The ASC industry in 2021: Administrator Meredith Warf's predictions for the next year

 

Meredith Warf, administrator at Jackson-based Mississippi Sports Medicine and Orthopaedic Center, shared her predictions for ASCs over the next 12 months.

Note: Responses have been lightly edited for clarity and length.

Question: How do you see cardiology evolving in the ASC space?
Meredith Warf: If the migration of cardiology ASC patient care resembles anything like the joints and spine sector, buckle your seatbelt. The ASC has the opportunity and ability to bring about not only drastic cost savings, but quality of care, evidenced by data and patient-reported outcomes that propel the continued shift to the ASC with simple reputation and word of mouth.
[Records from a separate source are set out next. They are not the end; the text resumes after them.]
==> src/rtl/input_event_pkg.sv <==
// Shared register map, bit positions and the queued event record for the
// input event stamper.
package input_event_pkg;

  localparam int MAX_CH = 7;

  localparam logic [2:0] REG_STATUS = 3'd0;
  localparam logic [2:0] REG_CTRL   = 3'd1;
  localparam logic [2:0] REG_POP    = 3'd2;
  localparam logic [2:0] REG_TS_HI  = 3'd3;
  localparam logic [2:0] REG_TS_LO  = 3'd4;
  localparam logic [2:0] REG_NOW_HI = 3'd5;
  localparam logic [2:0] REG_NOW_LO = 3'd6;

  localparam int CTRL_IRQ_EN   = 15;
  localparam int CTRL_CLR      = 14;
  localparam int CTRL_FALL_LSB = 7;
  localparam int CTRL_RISE_LSB = 0;

  localparam int STAT_OVF     = 15;
  localparam int STAT_FULL    = 14;
  localparam int STAT_EMPTY   = 13;
  localparam int STAT_CNT_LSB = 8;

  typedef struct packed {
    logic [MAX_CH-1:0] rise;
    logic [MAX_CH-1:0] fall;
    logic [31:0]       stamp;
  } event_t;

  // STATUS only has five bits for the occupancy, so larger depths pin at 31.
  function automatic logic [4:0] sat_count5(input logic [31:0] n);
    return (n > 32'd31) ? 5'd31 : n[4:0];
  endfunction

endpackage
## src/rtl/stream_drain_fifo.sv

```systemverilog
`default_nettype none
// ============================================================================
// Module   : stream_drain_fifo
// Brief    : FWFT drain FIFO for a no-backpressure sample stream, with drop
//            detection. Optional almostFull via STREAM_DRAIN_FIFO_AFULL_EN.
// Revision : 1.0 - initial release
// ============================================================================
module stream_drain_fifo #(
    parameter int WIDTH = 32,
    parameter int DEPTH = 16,
    parameter int ADDR  = 4
`ifdef STREAM_DRAIN_FIFO_AFULL_EN
    ,
    parameter int AFULL_LEVEL = DEPTH - 4
`endif
) (
    input  logic             clock,
    input  logic             reset,
    input  logic             validIn,
    input  logic [WIDTH-1:0] dataIn,
    input  logic             readyIn,
    output logic             validOut,
    output logic [WIDTH-1:0] dataOut,
    output logic [ADDR:0]    count,
    output logic             full,
    output logic             overflow,
    input  logic             clearOverflow,
    output logic [15:0]      dropCount
`ifdef STREAM_DRAIN_FIFO_AFULL_EN
    ,
    output logic             almostFull
`endif
);

    localparam logic [ADDR:0] C_DEPTH    = (ADDR+1)'(DEPTH);
    localparam logic [15:0]   C_DROP_MAX = 16'hFFFF;

    logic [WIDTH-1:0] mem [DEPTH];
    logic [ADDR-1:0]  wr_ptr_q, rd_ptr_q;
    logic [ADDR:0]    count_q, count_d;
    logic             overflow_q, overflow_d;
    logic [15:0]      drop_count_q, drop_count_d;

    logic w_pop, w_push, w_drop, w_full, w_empty;

    assign w_full  = (count_q == C_DEPTH);
    assign w_empty = (count_q == '0);
    assign w_pop   = !w_empty && readyIn;
    // A full FIFO still accepts when the head leaves in the same cycle.
    assign w_push  = validIn && (!w_full || w_pop);
    assign w_drop  = validIn && !w_push;

    always_comb begin
        count_d = count_q;
        case ({w_push, w_pop})
            2'b10:   count_d = count_q + 1'b1;
            2'b01:   count_d = count_q - 1'b1;
            default: count_d = count_q;
        endcase
    end

    // A drop coincident with a clear wins: the clear is applied first.
    always_comb begin
        overflow_d   = overflow_q;
        drop_count_d = drop_count_q;
        if (w_drop) begin
            overflow_d = 1'b1;
            if (clearOverflow) begin
                drop_count_d = 16'd1;
            end else if (drop_count_q != C_DROP_MAX) begin
                drop_count_d = drop_count_q + 16'd1;
            end
        end else if (clearOverflow) begin
            overflow_d   = 1'b0;
            drop_count_d = '0;
        end
    end

    always_ff @(posedge clock or negedge reset) begin
        if (!reset) begin
            wr_ptr_q     <= '0;
            rd_ptr_q     <= '0;
            count_q      <= '0;
            overflow_q   <= 1'b0;
            drop_count_q <= '0;
        end else begin
            if (w_push) wr_ptr_q <= wr_ptr_q + 1'b1;
            if (w_pop)  rd_ptr_q <= rd_ptr_q + 1'b1;
            count_q      <= count_d;
            overflow_q   <= overflow_d;
            drop_count_q <= drop_count_d;
        end
    end

    always_ff @(posedge clock) begin
        if (w_push) mem[wr_ptr_q] <= dataIn;
    end

`ifdef STREAM_DRAIN_FIFO_AFULL_EN
    localparam logic [ADDR:0] C_AFULL = (ADDR+1)'(AFULL_LEVEL);
    logic almost_full_q;

    always_ff @(posedge clock or negedge reset) begin
        if (!reset) almost_full_q <= 1'b0;
        else        almost_full_q <= (count_d >= C_AFULL);
    end

    assign almostFull = almost_full_q;
`endif

    assign validOut  = !w_empty;
    assign dataOut   = mem[rd_ptr_q];
    assign count     = count_q;
    assign full      = w_full;
    assign overflow  = overflow_q;
    assign dropCount = drop_count_q;

endmodule
`default_nettype wire

```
The practices and centers who are best able to adapt to continual change will see the biggest and earliest gains even though the runway is quite long and ready.
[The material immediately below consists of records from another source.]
### config.mk
export PLATFORM = sky130hd
export DESIGN_NAME = spi_reg_bank
export DESIGN_NICKNAME = d
export VERILOG_FILES = /design/src/rtl/spi_reg_bank.sv
export SDC_FILE = /design/constraint.sdc
export NUM_CORES = 1
export LEC_CHECK = 0
export ABC_AREA = 1
export CORE_MARGIN = 3
export CORE_UTILIZATION = 57
export DETAILED_ROUTE_END_ITERATION = 7
export PLACE_DENSITY = 0.86
export SYNTH_ARGS = -nofsm -noshare
export SYNTH_HDL_FRONTEND = slang
export SYNTH_SLANG_ARGS = --single-unit
### constraint.sdc
create_clock -name clk -period 6.3 [get_ports clk]
set_input_delay 1.26 -clock clk [delete_from_list [all_inputs] [get_ports clk]]
set_output_delay 1.26 -clock clk [all_outputs]
set_load 0.01 [all_outputs]
### src/rtl/spi_reg_bank.sv
`default_nettype none
// ============================================================================
// Module      : spi_reg_bank
// Description : Register bank behind an SPI slave byte interface. The first
//               byte of a frame is a command: bit 7 selects read (1) or
//               write (0), and bits [2:0] give the start address. The
//               following bytes are written to, or read from, consecutive
//               addresses. The address wraps from 7 to 0.
//               Address map: 0..5 are read/write registers, 6 is the live
//               status_in value (read-only), 7 is ID_VALUE (read-only).
// Ports       : clk, rst_n        - clock, async active-low reset
//               ssel              - SPI chip select, active-low
//               byteReceived      - one-clk strobe, receivedData valid
//               receivedData[7:0] - byte shifted in from MOSI
//               dataNeeded        - slave loading next TX byte (observed only)
//               dataToSend[7:0]   - next byte to shift out on MISO
//               status_in[7:0]    - live status, readable at address 6
//               regs_flat[47:0]   - registers 0..5, reg n at [8n+7:8n]
//               wr_pulse          - one-clk pulse after each accepted write
//               wr_addr[2:0]      - address of the last accepted write
// Revision    : 1.0 - initial release
// ============================================================================
module spi_reg_bank #(
   parameter logic [7:0]  ID_VALUE  = 8'hA5,
   parameter logic [47:0] RST_VALUE = 48'h0
) (
   input  logic        clk,
   input  logic        rst_n,
   input  logic        ssel,
   input  logic        byteReceived,
   input  logic [7:0]  receivedData,
   input  logic        dataNeeded,
   output logic [7:0]  dataToSend,
   input  logic [7:0]  status_in,
   output logic [47:0] regs_flat,
   output logic        wr_pulse,
   output logic [2:0]  wr_addr
);

   localparam logic [1:0] c_IDLE  = 2'd0;
   localparam logic [1:0] c_CMD   = 2'd1;
   localparam logic [1:0] c_WDATA = 2'd2;
   localparam logic [1:0] c_RDATA = 2'd3;
   localparam logic [2:0] c_LAST_RW = 3'd5;

   logic [1:0]  r_state;
   logic [1:0]  w_state_next;
   logic [2:0]  r_ptr;
   logic [2:0]  w_ptr_next;
   logic [7:0]  r_dts;
   logic [7:0]  w_dts_next;
   logic [47:0] r_regs;
   logic        r_wr_pulse;
   logic [2:0]  r_wr_addr;
   logic        w_wr_en;
   logic        w_unused;

   // dataNeeded carries no timing information this block needs: dataToSend
   // is already stable one clk after byteReceived.
   assign w_unused = dataNeeded;

   function automatic logic [7:0] read_mux(input logic [2:0]  addr,
                                           input logic [47:0] regs,
                                           input logic [7:0]  status);
      logic [7:0] v;
      case (addr)
         3'd6:    v = status;
         3'd7:    v = ID_VALUE;
         default: v = regs[{addr, 3'b000} +: 8];
      endcase
      return v;
   endfunction

   // ---------------- state register ----------------
   always_ff @(posedge clk or negedge rst_n) begin
      if (!rst_n) r_state <= c_IDLE;
      else        r_state <= w_state_next;
   end

   // ---------------- next-state logic ----------------
   // A deasserted chip select wins over everything, including a byte strobe
   // on the same clk, so an aborted frame never commits a partial byte.
   always_comb begin
      w_state_next = r_state;
      if (ssel) begin
         w_state_next = c_IDLE;
      end else begin
         case (r_state)
            c_IDLE:  w_state_next = c_CMD;
            c_CMD:   if (byteReceived)
                        w_state_next = receivedData[7] ? c_RDATA : c_WDATA;
            default: w_state_next = r_state;
         endcase
      end
   end

   // ---------------- output / datapath logic ----------------
   always_comb begin
      w_ptr_next = r_ptr;
      w_dts_next = r_dts;
      w_wr_en    = 1'b0;
      if (ssel) begin
         w_dts_next = 8'h00;
      end else begin
         case (r_state)
            c_IDLE: w_dts_next = 8'h00;
            c_CMD: begin
               if (byteReceived) begin
                  w_ptr_next = receivedData[2:0];
                  if (receivedData[7])
                     w_dts_next = read_mux(receivedData[2:0], r_regs, status_in);
               end
            end
            c_WDATA: begin
               if (byteReceived) begin
                  w_wr_en    = (r_ptr <= c_LAST_RW);
                  w_ptr_next = r_ptr + 3'd1;
               end
            end
            default: begin
               if (byteReceived) begin
                  w_ptr_next = r_ptr + 3'd1;
                  w_dts_next = read_mux(r_ptr + 3'd1, r_regs, status_in);
               end
            end
         endcase
      end
   end

   always_ff @(posedge clk or negedge rst_n) begin
      if (!rst_n) begin
         r_ptr      <= 3'd0;
         r_dts      <= 8'h00;
         r_regs     <= RST_VALUE;
         r_wr_pulse <= 1'b0;
         r_wr_addr  <= 3'd0;
      end else begin
         r_ptr      <= w_ptr_next;
         r_dts      <= w_dts_next;
         r_wr_pulse <= w_wr_en;
         if (w_wr_en) begin
            r_regs[{r_ptr, 3'b000} +: 8] <= receivedData;
            r_wr_addr                    <= r_ptr;
         end
      end
   end

   assign dataToSend = r_dts;
   assign regs_flat  = r_regs;
   assign wr_pulse   = r_wr_pulse;
   assign wr_addr    = r_wr_addr;

endmodule
`default_nettype wire

* Word-level counts from Yosys, hierarchy flattened *
Cells that the tools add are included.

cells by class
  add/sub/neg operators = 2
  magnitude comparators = 1
  eq/ne operators = 9
  shift operators = 4
  multiplexer cells = 18
  bitwise operators = 2
  reduce and logical (&&, ||, !) cells = 6

operator list
  kind                                                  number
  variable part select 48 x 7 -> 8 bit                  2
  bitwise mux 48 bit                                    1
  variable shift 8 x 8 -> 48 bit, first input constant  1
  variable part select 8 x 8 -> 48 bit                  1
  two-way mux 8 bit                                     4
  case mux 8 bit (2 select lines)                       2
  case mux 8 bit (3 select lines)                       1
  equality test 3 bit, second input constant            4
  negation 6 -> 8 bit                                   1
  two-way mux 3 bit                                     2
  != test 3 bit, second input constant                  2
  case mux 3 bit (2 select lines)                       1
  nonzero test 3 bit                                    2
  two-way mux 1 bit                                     4
  two-way mux 2 bit                                     2
  case mux 2 bit (2 select lines)                       1
  AND reduction 4 bit                                   1
  adder 3 x 1 -> 3 bit, second input constant           1
  <= comparator 3 bit, second input constant            1
  AND reduction 3 bit                                   1
  equality test 2 x 1 -> 1 bit, second input constant   1
  equality test 2 bit, second input constant            1
  logical NOT 2 bit                                     1
  != test 2 bit, second input constant                  1
  2 further kinds                                       3

word-level totals
  register bits = 65
  bits of input ports = 21
  output and inout port bits = 60
  logic and storage cells = 48

* Logic depth before layout (Yosys ltp) *
Gate-level depths: netlist of the first run.

  depth in word-level cells = 6
  mapped depth = 14
  mapped depth without buffers = 11

* Worst setup path before layout of the first run *
OpenSTA, ideal clock, no wires.

  kind = input-to-reg
  start point = in ssel
  end point = reg r_regs[31], in the netlist regs_flat[31]
  setup time = 0.118 ns
  arrival = 2.108 ns
  data required time = 6.182 ns
  path slack = 4.074 ns
  cell stages on the path = 9
  path buffers = 1
  cells stage by stage = inv_2 > nand3_4 > nor2_4 > o21ai_4 > inv_8 > nand3_4 > buf_6 > nand2_2 > o21ai_2

on the way
  cells in the longest elaborated chain, start to end = 1

RTL lines
  element                        line  source
  start, declared                29    input logic ssel,
  two-way mux 1 bit              102   if (ssel) begin
  via w_wr_en                    55    logic w_wr_en;
  end signal, assigned by index  142   r_regs[{r_ptr, 3'b000} +: 8] <= receivedData;
  end, declared                  52    logic [47:0] r_regs;

The timed path passes the listed nets, and every way through them passes these cells.
A chain may end at the register's enable or synchronous reset.

* Final worst setup path of the first run *
  start point = reg r_ptr[0]
  end point = reg r_regs[19], in the netlist regs_flat[19]

on the way
  cells in the longest elaborated chain, start to end = 4
  elaborated cells between the ends (all ways) = 8
  classes of those cells = add/sub: 1; order compare: 1; shift: 2; mux: 4

RTL lines
  element                                                      line  source
  start, declared                                              48    logic [2:0] r_ptr;
  start signal, assigned                                       138   r_ptr <= w_ptr_next;
  branches (longest 4 deep; another with negation 6 -> 8 bit)  -

Parallel ways; which one is timed is not known.

==> results of run 1 <==
-- how the worst max path moves through the flow --
stage	start	cells past startpoint	slack, ps	endpoint
6_report	r_ptr[0]	7	2860	regs_flat[19]
5_1_grt	r_ptr[0]	7	2550	regs_flat[22]
4_1_cts	r_ptr[0]	7	2920	regs_flat[19]
3_5_place_dp	receivedData[0]	13	2720	dataToSend[6]
3_3_place_gp	receivedData[0]	13	2700	dataToSend[3]
2_1_floorplan	ssel	9	4070	regs_flat[31]
-- flip-flops by register name, indices dropped and copies added, names as in the netlist --
signal / cells
dataToSend: 8
wr_addr: 3
regs_flat: 48
wr_pulse: 1
r_ptr: 3
r_state: 2
-- worst max-delay path, stage by stage, from the launching register on --
cell and delay, ps:
dfrtp_1 320, buf_4 400, inv_2 380, ha_1 1000, inv_2 370, nor3_2 590, nand2_1 140, o21ai_2 160
-- metal layers --
metal	routed length, µm	up-vias
met2	6640	247
met4	479	0
met5	0	-
li1	-	2149
met3	1180	39
met1	5750	2136
-- cells by family (layout without fill, tap and decap cells) --
group                    after synthesis  count (layout)  share of synthesized area [%]
buffers and inverters                 79             150                           8.83
flip-flops                            65              65                           36.9
AO/OA/AOI/OAI                         67              67                           10.1
adder cells (fa/ha/maj)                7               7                           1.99
AND/OR/NAND/NOR                      409             409                           42.2
-- through the flow --
stage	setup slack, ps	instance area (µm²)	instances	total power (µW)	hold WS, ps
2_1_floorplan	4070	4410	627	1030	515
6_report	2860	5400	797	1720	481
5_1_grt	2550	5400	797	1820	503
3_5_place_dp	2720	5150	781	1260	465
3_3_place_gp	2700	5150	781	1250	461
4_1_cts	2920	5400	797	1710	484
-- cells in the final DEF, fill, tap and decap left out, drive strengths merged, types with 2 or more instances in the layout --
cell type,count
nand4,10
o22ai,2
a21oi,7
clkdlybuf4s50,78
ha,7
dfrtp,65
nand2,280
buf,4
inv,52
clkbuf,11
o21ai,54
a31oi,4
nor4,8
nand3,73
nor3,5
bufinv,3
or2,2
nor2,30
-- report_power, final --
part           switching (µW)  leakage (µW)  internal, µW
sequential               51.4      0.000893           464
combinational             518       0.00157           241
clock                     172      0.000120           273
total                     741       0.00259           979
-- final cells by class --
type | instances | area, µm² | share of cell area [%]
clock buffer | 11 | 141 | 2.62
clock inverter | 5 | 103 | 1.90
inverter | 52 | 203 | 3.76
multi-input combinational | 483 | 2390 | 44.3
sequential | 65 | 1630 | 30.1
tap | 99 | 124 | 2.30
timing repair buffer | 82 | 808 | 15.0
==> qor.txt, run 1 <==
Outcome: completed
Top cells by count, synth: nand2_1 (267), nand3_1 (70), dfrtp_1 (65), inv_1 (46), nor2_1 (26)
Post-synth cell types: 34
Clk sinks: 65
CP Class: reg -> reg
Top Ports: 81
Slew Viols, Final: 0
Crit path max fanout: 42
Routed length per instance: 17.6 µm
Flop2flop setup slack: 2860 ps
P&R area growth vs syn: 22.5%
GPL Wtd Cong: 0.929
Worst VDD drop: 197 µV
Max cap viols: 0
Final Hold Viols: 0
Number of synthesis warnings: 0
Vias in the first global route: 4226
Initial Util: 59.8%
GR Util met2: 53.7%
Postcts setup bufs: 0
Ys async rst share: 100%
Diodes inserted: 0
Met3 GRT Util: 5.29%
Post-Route WL: 14000 µm
Die X: 93.9 µm
1st-pass router iterations: 5
Worst R2R End: regs_flat[19]
Layout cell share with drive strength beyond 1: 10.9%
PD cells: 319 nW/µm²
Slew HR: 40.0%
Setup Skew: 7.58 ps
Worst-skew pair later-pin latency: 350 ps
Post-route DRC violation count: 0
Drt initial violations: 448
H-tree depth: 3
Worst-Margin Slew: 900 ps
CTS tree: yes
All-Layer GR Usage: 33.0%
Remaining Overflow, GRT: 0
Worst Path Required: 6580 ps
Max Freq: 290 MHz
DIE AREA: 8820 µm²
First-pass GRT wire length: 22300 µm
Die Span Y: 93.9 µm
# setup viols final: 0
Port Buffers: 79
Largest net degree at the start of global routing: 66
Minimum clock period: 3440 ps
Initial antenna violation count: 0
CTS clk-pin slew, worst paths: 80 ps
Post-DRT Antenna Nets: 0
Setup crit start kind: flip-flop
Met1 Use GR: 44.3%
Bufs on Longest Clock Path: 2
CP Capture Type: flip-flop
FF-to-FF path depth: 7
Area leader, netlist: dfrtp_1
EDFF count, synth: 0
Worst Path Arrival: 3720 ps
Number of nets in the layout: 721
Synthesized cell area: 4410 µm²
CTS resizes: 0
Avg Inst Size Synth: 7.03 µm²
DR vias/cell: 5.74
# hold bufs at CTS: 0
Final core occ: 73.2%
Seq cells post-synth: 65
Core Footprint: 7370 µm²
Mapped Nets: 655
R2r startpoint: r_ptr[0]
Root buffer cell: clkbuf_8
Final TNS setup: 0 ps
Worst Hold End: dataToSend[0]
Rows: 31
Detailed-placement wirelength estimate: 10000 µm
TritonCTS Buffers: 9
Layout fillers: 614
RSZ-0062 raised after global routing: no
Largest cells by area after synthesis: dfrtp_1 (37%), nand2_1 (23%), nand3_1 (8.0%)
Cell with the most instances after synthesis: nand2_1
Most Used Layer, Global Route: met2
Min-delay worst type: reg -> reg
Fin crit share: 54.7%
Predominant post-synthesis flop cell: dfrtp_1
Hold_sp: dataToSend[0]
Cells after Synth: 627
Area share of the largest cell type after synthesis: 36.9%
Cell depth of the worst hold path: 2
Sequential area share after synthesis: 36.9%
Via count: 4571
P_leak: 0.00259 µW
(Power assumes the default switching activity.)
==> run 2, diff against run 1 <==
--- a/config.mk
+++ b/config.mk
@@ -7,9 +7,9 @@
 export LEC_CHECK = 0
 export ABC_AREA = 1
 export CORE_MARGIN = 3
-export CORE_UTILIZATION = 57
+export CORE_UTILIZATION = 53
 export DETAILED_ROUTE_END_ITERATION = 7
-export PLACE_DENSITY = 0.86
+export PLACE_DENSITY = 0.81
 export SYNTH_ARGS = -nofsm -noshare
 export SYNTH_HDL_FRONTEND = slang
 export SYNTH_SLANG_ARGS = --single-unit
==> constraint.sdc (replaced) <==
create_clock -name clk -period 3.4 [get_ports clk]
set_input_delay 0.68 -clock clk [delete_from_list [all_inputs] [get_ports clk]]
set_output_delay 0.68 -clock clk [all_outputs]
set_load 0.01 [all_outputs]
==> qor.txt, run 2 (synthesis results as in run 1) <==
GPL Wtd Cong: 0.988
Port Buffers: 79
Die X: 97.2 µm
All-Layer GR Usage: 29.1%
Layout fillers: 695
Postcts setup bufs: 0
Slew Viols, Final: 0
Rows: 32
Fin crit share: 71.7%
R2r startpoint: r_ptr[1]
P&R area growth vs syn: 22.8%
Max cap viols: 0
Crit path max fanout: 16
Min-delay worst type: in -> async
Worst VDD drop: 314 µV
DIE AREA: 9440 µm²
Clk sinks: 65
H-tree depth: 3
RSZ-0062 raised after global routing: no
Flop2flop setup slack: 960 ps
Post-route DRC violation count: 0
Remaining Overflow, GRT: 0
Setup Skew: 17.4 ps
Root buffer cell: clkbuf_8
Worst-skew pair later-pin latency: 360 ps
Minimum clock period: 2440 ps
Most common cell after layout, fill and taps aside: nand2_1
Vias in the first global route: 4287
Critical Path Start: r_ptr[1]
First-pass GRT wire length: 21700 µm
Outcome: completed
Area used by multi-input combinational logic: 2390 µm²
Worst-Margin Slew: 802 ps
Number of nets in the layout: 725
# hold bufs at CTS: 0
P_leak: 0.00259 µW
Most frequent cells in the layout: nand2_1 (267), clkdlybuf4s50_1 (78), nand3_1 (70)
# setup viols final: 0
Setup crit start kind: flip-flop
Final Hold Viols: 0
DP Area: 5200 µm²
CP Class: reg -> reg
Register area: 1630 µm²
CTS resizes: 0
Largest net degree at the start of global routing: 42
Post-Route WL: 13600 µm
Layout cell share with drive strength beyond 1: 11.5%
CP max-delay cell: dfrtp_1
Crit path largest cell delay: 490 ps
TritonCTS Buffers: 9
Post-DRT Antenna Nets: 0
1st-pass router iterations: 6
Final TNS setup: 0 ps
Detailed-placement wirelength estimate: 9870 µm
CP Capture Type: flip-flop
Slew HR: 46.5%
Flip-flop count of the largest register after layout: 48
CTS tree: yes
PD cells: 569 nW/µm²
Routed length per instance: 16.9 µm
Initial Util: 55.9%
Top Ports: 81
CTS clk-pin slew, worst paths: 80 ps
Bufs on Longest Clock Path: 2
Crit-path cells: inv_1, ha_1, ha_1, inv_1, nor2_1, nand3_4, nand2_1, o21ai_2
Worst Path Arrival: 2680 ps
Max Freq: 410 MHz
Design Area, Final: 5410 µm²
Via count: 4618
Diodes inserted: 0
Initial antenna violation count: 0
Drt initial violations: 708
DR vias/cell: 5.74
Die Span Y: 97.2 µm
Worst Path Required: 3650 ps
Core Footprint: 7890 µm²
## run 2: changes by cell type in the layout (fill, tap and decap cells not counted), sizes merged
cell / before / now
buf: 4 / 8
clkinvlp: 1 / 2
inv: 52 / 53
bufinv: 3 / 1
## run 2: where the power goes
part | switching, µW | internal [µW]
clock | 336 | 382
combinational | 946 | 458
sequential | 98.1 | 860
total | 1380 | 1700
## run 2: cell type report
type                    count  area share, %
repair buffers             86           15.7
inverters                  52           3.75
multi-input cells         483           44.2
flip-flops and latches     65           30.1
clock inverters             5           1.16
clock buffers              11           2.80
well taps                 102           2.36
## run 2: per-layer routing
layer,vias up,track usage [%],wire length (µm)
li1,2158,-,-
met5,-,0,0
met3,37,7.25,1400
met4,0,10.3,415
met2,282,47.5,6490
met1,2141,37.6,5310
## run 2: critical path, delay by kind of cell, from the launching register on
kind            cells  cell delay (ps)
buf+inv             2              340
simple gates        3              850
flops               1              490
fa+ha+maj           2              560
compound gates      1               80
## run 2: final timing paths
kind	endpoint	cells past startpoint
max in group asynchronous	regs_flat[15]	2
max reg2reg	regs_flat[25]	8
max	regs_flat[25]	8
min in group clk	dataToSend[6]	2
min reg2reg	dataToSend[6]	2
min	wr_addr[0]	1
## run 2: stage by stage
| stage | hold WS [ps] | setup WS [ps] | cells | total power, µW | util [%] |
|---|---|---|---|---|---|
| finish | 406 | 963 | 804 | 3080 | 68.6 |
| detailed placement | 465 | 843 | 788 | 2330 | 65.9 |
| global route | 454 | 860 | 804 | 3250 | 68.6 |
| floorplan | 384 | 1210 | 627 | 1920 | - |
| CTS | 409 | 1000 | 804 | 3050 | 68.6 |
| global placement | 461 | 874 | 788 | 2300 | 65.9 |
Q: How do you predict the role of robotics will shift into the next year?
MW: Computer-assisted navigation for joint replacement quickly became the standard of care. We have seen robotics slowly come onto the scene with barriers such as increased disposable cost required, advanced imaging studies needed, and the sheer monstrosity of the machines in the [operating rooms]. The new robots today are as small as computer-assisted devices and are able to be performed with plain film X-rays as well as lower disposable costs.
We began robotic cases mid-2019 and plan to quickly add two additional robots for our total joint surgeons. With the added surgery and quality data that can be gained through the robotic platform and integrated into our patient-reported outcomes pathway, we believe this invaluable piece of the puzzle will be helpful in planning the best care even before walking into the OR in the future.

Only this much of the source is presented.